Rather than duplicating existing tools that were focused on capturing and displaying the charging session interactions, allowing an expert engineer could determine the cause of a failure, our focus was on automating the analysis of the captured files of the charging sessions. Our goal was to speed up the identification of “root” causes and other interoperability issues that are so frustrating to EV owners trying to charge their EVs at a fast-charging station.
At first, we looked at adopting or building our own traffic capturing system. However, we quickly realized that the numerous tools already on the market could export captured charging session message traffic in a standard message packet capture format. This file format, known as PCAP or PCAPNG (PCAP Next Generation), is used in numerous domains that rely on information communicated in discreet “message packets” and can be dissected and viewed in the open-source Wireshark application.
Standard file formats, such as PCAP, offer significant value for interoperability testing. It enables the engineering teams to readily exchange such files and use readily available tools for analyzing them. Wireshark has been the predominant tool to date for viewing and analyzing PCAP files because of its versatility and openness. The QualityLogic CCS Analyzer provides organizations with another valuable reason to standardize on PCAP files for interoperability analysis.
However, in the process of bringing our CCS Analyzer to the community, we discovered that while most tools can produce PCAP files, not everyone has such tools or understands how to generate PCAP files from them.
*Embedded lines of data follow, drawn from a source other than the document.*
**src/rtl/mem_arbiter_if.sv**
```systemverilog
`default_nettype none
// ============================================================================
// mem_arbiter_if : IF/MEM requester and byte-wide RAM port bundle
// Rev 1.0
// ============================================================================
interface mem_arbiter_if;
  logic        if_req;
  logic [31:0] if_addr;
  logic        if_flush;
  logic        if_rdy;
  logic [31:0] if_data;
  logic        mem_req;
  logic        mem_we;
  logic [1:0]  mem_size;
  logic [31:0] mem_addr;
  logic [31:0] mem_wdata;
  logic        mem_rdy;
  logic [31:0] mem_rdata;
  logic [31:0] ram_a;
  logic        ram_wr;
  logic [7:0]  ram_dout;
  logic [7:0]  ram_din;

  modport master (
    output if_req, if_addr, if_flush, mem_req, mem_we, mem_size, mem_addr, mem_wdata, ram_din,
    input  if_rdy, if_data, mem_rdy, mem_rdata, ram_a, ram_wr, ram_dout
  );

  modport slave (
    input  if_req, if_addr, if_flush, mem_req, mem_we, mem_size, mem_addr, mem_wdata, ram_din,
    output if_rdy, if_data, mem_rdy, mem_rdata, ram_a, ram_wr, ram_dout
  );
endinterface
`default_nettype wire

```
**src/rtl/mem_arbiter.sv**
```systemverilog
`default_nettype none
// ============================================================================
// mem_arbiter : fixed-priority IF/MEM arbiter onto a byte-wide sync RAM
// Rev 1.0
// ============================================================================
module mem_arbiter (
  input  wire logic     clk,
  input  wire logic     rst,
  mem_arbiter_if.slave  bus
);

  typedef enum logic [1:0] {
    ST_IDLE  = 2'd0,
    ST_READ  = 2'd1,
    ST_WRITE = 2'd2,
    ST_DONE  = 2'd3
  } state_t;

  state_t      r_state,     w_state_n;
  logic        r_owner_mem, w_owner_mem_n;
  logic [31:0] r_base,      w_base_n;
  logic [2:0]  r_len,       w_len_n;
  logic [31:0] r_wdata,     w_wdata_n;
  logic [2:0]  r_k,         w_k_n;
  logic [31:0] r_buf,       w_buf_n;
  logic [31:0] r_if_data,   w_if_data_n;
  logic [31:0] r_mem_rdata, w_mem_rdata_n;
  logic        r_if_rdy,    w_if_rdy_n;
  logic        r_mem_rdy,   w_mem_rdy_n;
  logic [31:0] r_ram_a,     w_ram_a_n;
  logic        r_ram_wr,    w_ram_wr_n;
  logic [7:0]  r_ram_dout,  w_ram_dout_n;

  logic [2:0]  w_k_inc;
  logic [1:0]  w_cap_idx;
  logic [2:0]  w_mem_len;

  assign w_k_inc   = r_k + 3'd1;
  assign w_cap_idx = r_k[1:0] - 2'd1;
  assign w_mem_len = (bus.mem_size == 2'd0) ? 3'd1 :
                     (bus.mem_size == 2'd1) ? 3'd2 : 3'd4;

  always_comb begin
    w_state_n     = r_state;
    w_owner_mem_n = r_owner_mem;
    w_base_n      = r_base;
    w_len_n       = r_len;
    w_wdata_n     = r_wdata;
    w_k_n         = r_k;
    w_buf_n       = r_buf;
    w_if_data_n   = r_if_data;
    w_mem_rdata_n = r_mem_rdata;
    w_if_rdy_n    = 1'b0;
    w_mem_rdy_n   = 1'b0;
    w_ram_a_n     = '0;
    w_ram_wr_n    = 1'b0;
    w_ram_dout_n  = '0;

    case (r_state)
      ST_IDLE: begin
        w_k_n   = '0;
        w_buf_n = '0;
        if (bus.mem_req) begin
          w_owner_mem_n = 1'b1;
          w_base_n      = bus.mem_addr;
          w_len_n       = w_mem_len;
          w_wdata_n     = bus.mem_wdata;
          w_ram_a_n     = bus.mem_addr;
          if (bus.mem_we) begin
            w_state_n    = ST_WRITE;
            w_ram_wr_n   = 1'b1;
            w_ram_dout_n = bus.mem_wdata[7:0];
          end else begin
            w_state_n    = ST_READ;
          end
        end else if (bus.if_req && !bus.if_flush) begin
          w_owner_mem_n = 1'b0;
          w_base_n      = bus.if_addr;
          w_len_n       = 3'd4;
          w_ram_a_n     = bus.if_addr;
          w_state_n     = ST_READ;
        end
      end

      ST_READ: begin
        if (!r_owner_mem && bus.if_flush) begin
          w_state_n = ST_IDLE;
        end else begin
          // RAM data lags the address by one cycle, so step k holds byte k-1
          if (r_k != 3'd0)
            w_buf_n[{w_cap_idx, 3'b000} +: 8] = bus.ram_din;
          if (r_k == r_len) begin
            w_state_n = ST_DONE;
            if (r_owner_mem) begin
              w_mem_rdy_n   = 1'b1;
              w_mem_rdata_n = w_buf_n;
            end else begin
              w_if_rdy_n    = 1'b1;
              w_if_data_n   = w_buf_n;
            end
          end else begin
            w_k_n = w_k_inc;
            if (w_k_inc != r_len)
              w_ram_a_n = r_base + {29'd0, w_k_inc};
          end
        end
      end

      ST_WRITE: begin
        if (w_k_inc == r_len) begin
          w_state_n   = ST_DONE;
          w_mem_rdy_n = 1'b1;
        end else begin
          w_k_n        = w_k_inc;
          w_ram_wr_n   = 1'b1;
          w_ram_a_n    = r_base + {29'd0, w_k_inc};
          w_ram_dout_n = r_wdata[{w_k_inc[1:0], 3'b000} +: 8];
        end
      end

      ST_DONE: begin
        w_state_n = ST_IDLE;
      end

      default: begin
        w_state_n = ST_IDLE;
      end
    endcase
  end

  always_ff @(posedge clk) begin
    if (rst) begin
      r_state     <= ST_IDLE;
      r_owner_mem <= 1'b0;
      r_base      <= '0;
      r_len       <= '0;
      r_wdata     <= '0;
      r_k         <= '0;
      r_buf       <= '0;
      r_if_data   <= '0;
      r_mem_rdata <= '0;
      r_if_rdy    <= 1'b0;
      r_mem_rdy   <= 1'b0;
      r_ram_a     <= '0;
      r_ram_wr    <= 1'b0;
      r_ram_dout  <= '0;
    end else begin
      r_state     <= w_state_n;
      r_owner_mem <= w_owner_mem_n;
      r_base      <= w_base_n;
      r_len       <= w_len_n;
      r_wdata     <= w_wdata_n;
      r_k         <= w_k_n;
      r_buf       <= w_buf_n;
      r_if_data   <= w_if_data_n;
      r_mem_rdata <= w_mem_rdata_n;
      r_if_rdy    <= w_if_rdy_n;
      r_mem_rdy   <= w_mem_rdy_n;
      r_ram_a     <= w_ram_a_n;
      r_ram_wr    <= w_ram_wr_n;
      r_ram_dout  <= w_ram_dout_n;
    end
  end

  assign bus.if_rdy    = r_if_rdy;
  assign bus.if_data   = r_if_data;
  assign bus.mem_rdy   = r_mem_rdy;
  assign bus.mem_rdata = r_mem_rdata;
  assign bus.ram_a     = r_ram_a;
  assign bus.ram_wr    = r_ram_wr;
  assign bus.ram_dout  = r_ram_dout;

endmodule
`default_nettype wire

```
**src/flat_wrapper.sv**
```systemverilog
// flat-port wrapper written by rule: the top's interface ports become plain ports
module mem_arbiter_flat 
  (clk, rst, bus_if_req, bus_if_addr, bus_if_flush, bus_mem_req, bus_mem_we, bus_mem_size, bus_mem_addr, bus_mem_wdata, bus_ram_din, bus_if_rdy, bus_if_data, bus_mem_rdy, bus_mem_rdata, bus_ram_a, bus_ram_wr, bus_ram_dout);
  mem_arbiter_if bus_i ();
  input  wire logic clk;
  input  wire logic rst;
  input wire logic [$bits(bus_i.if_req)-1:0] bus_if_req;
  input wire logic [$bits(bus_i.if_addr)-1:0] bus_if_addr;
  input wire logic [$bits(bus_i.if_flush)-1:0] bus_if_flush;
  input wire logic [$bits(bus_i.mem_req)-1:0] bus_mem_req;
  input wire logic [$bits(bus_i.mem_we)-1:0] bus_mem_we;
  input wire logic [$bits(bus_i.mem_size)-1:0] bus_mem_size;
  input wire logic [$bits(bus_i.mem_addr)-1:0] bus_mem_addr;
  input wire logic [$bits(bus_i.mem_wdata)-1:0] bus_mem_wdata;
  input wire logic [$bits(bus_i.ram_din)-1:0] bus_ram_din;
  output wire logic [$bits(bus_i.if_rdy)-1:0] bus_if_rdy;
  output wire logic [$bits(bus_i.if_data)-1:0] bus_if_data;
  output wire logic [$bits(bus_i.mem_rdy)-1:0] bus_mem_rdy;
  output wire logic [$bits(bus_i.mem_rdata)-1:0] bus_mem_rdata;
  output wire logic [$bits(bus_i.ram_a)-1:0] bus_ram_a;
  output wire logic [$bits(bus_i.ram_wr)-1:0] bus_ram_wr;
  output wire logic [$bits(bus_i.ram_dout)-1:0] bus_ram_dout;
  assign bus_i.if_req = bus_if_req;
  assign bus_i.if_addr = bus_if_addr;
  assign bus_i.if_flush = bus_if_flush;
  assign bus_i.mem_req = bus_mem_req;
  assign bus_i.mem_we = bus_mem_we;
  assign bus_i.mem_size = bus_mem_size;
  assign bus_i.mem_addr = bus_mem_addr;
  assign bus_i.mem_wdata = bus_mem_wdata;
  assign bus_i.ram_din = bus_ram_din;
  assign bus_if_rdy = bus_i.if_rdy;
  assign bus_if_data = bus_i.if_data;
  assign bus_mem_rdy = bus_i.mem_rdy;
  assign bus_mem_rdata = bus_i.mem_rdata;
  assign bus_ram_a = bus_i.ram_a;
  assign bus_ram_wr = bus_i.ram_wr;
  assign bus_ram_dout = bus_i.ram_dout;
  mem_arbiter u_core (.clk(clk), .rst(rst), .bus(bus_i));
endmodule
```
The purpose of this article is to share some of the file format issues we have encountered in tackling the challenge of analyzing charging sessions for interoperability issues. Fortunately, most of the format challenges we have seen can be remedied by simply converting other file formats to a standard PCAP file.
More Than One File Format
During development and early use of the CCS Analyzer, we have encountered different types of file formats and we’ve been asked to analyze them as an alternative to available PCAP files. In addition, we have noticed inconsistencies between capture systems – e.g., some include pulse-width modulation (PWM) data while others do not, or some include a TLS Private Key while others do not.
Binary Logging Format
Other than standard PCAP or PCAPNG files, the first file format we encounter is the Binary Logging Format (BLF) which is a Vector proprietary format, the primary storage format for their logger hardware. This is what many of the EV manufacturers use in the field. Vector provides utilities to convert from BLF to PCAP, as does Wireshark itself.
HomePlug
The second type of file format request has been to either analyze native HomePlug PLC logs or convert the proprietary logging formats from HomePlug chip vendors into a PCAP format. We have not found any utilities that perform these conversions, but technically it shouldn’t be difficult. And while analyzing native log formats is certainly feasible, the lack of standardization between chip vendors makes this a more challenging and expensive task.
ASCII Log File Format
The third type of file format is ASCII Log File Format. It is simply a text file containing all of the information in the message packets. Vector has their own format which they refer to as ASC, but many other vendors may put their logging data into a raw text format, although not necessarily formatted the same as Vector.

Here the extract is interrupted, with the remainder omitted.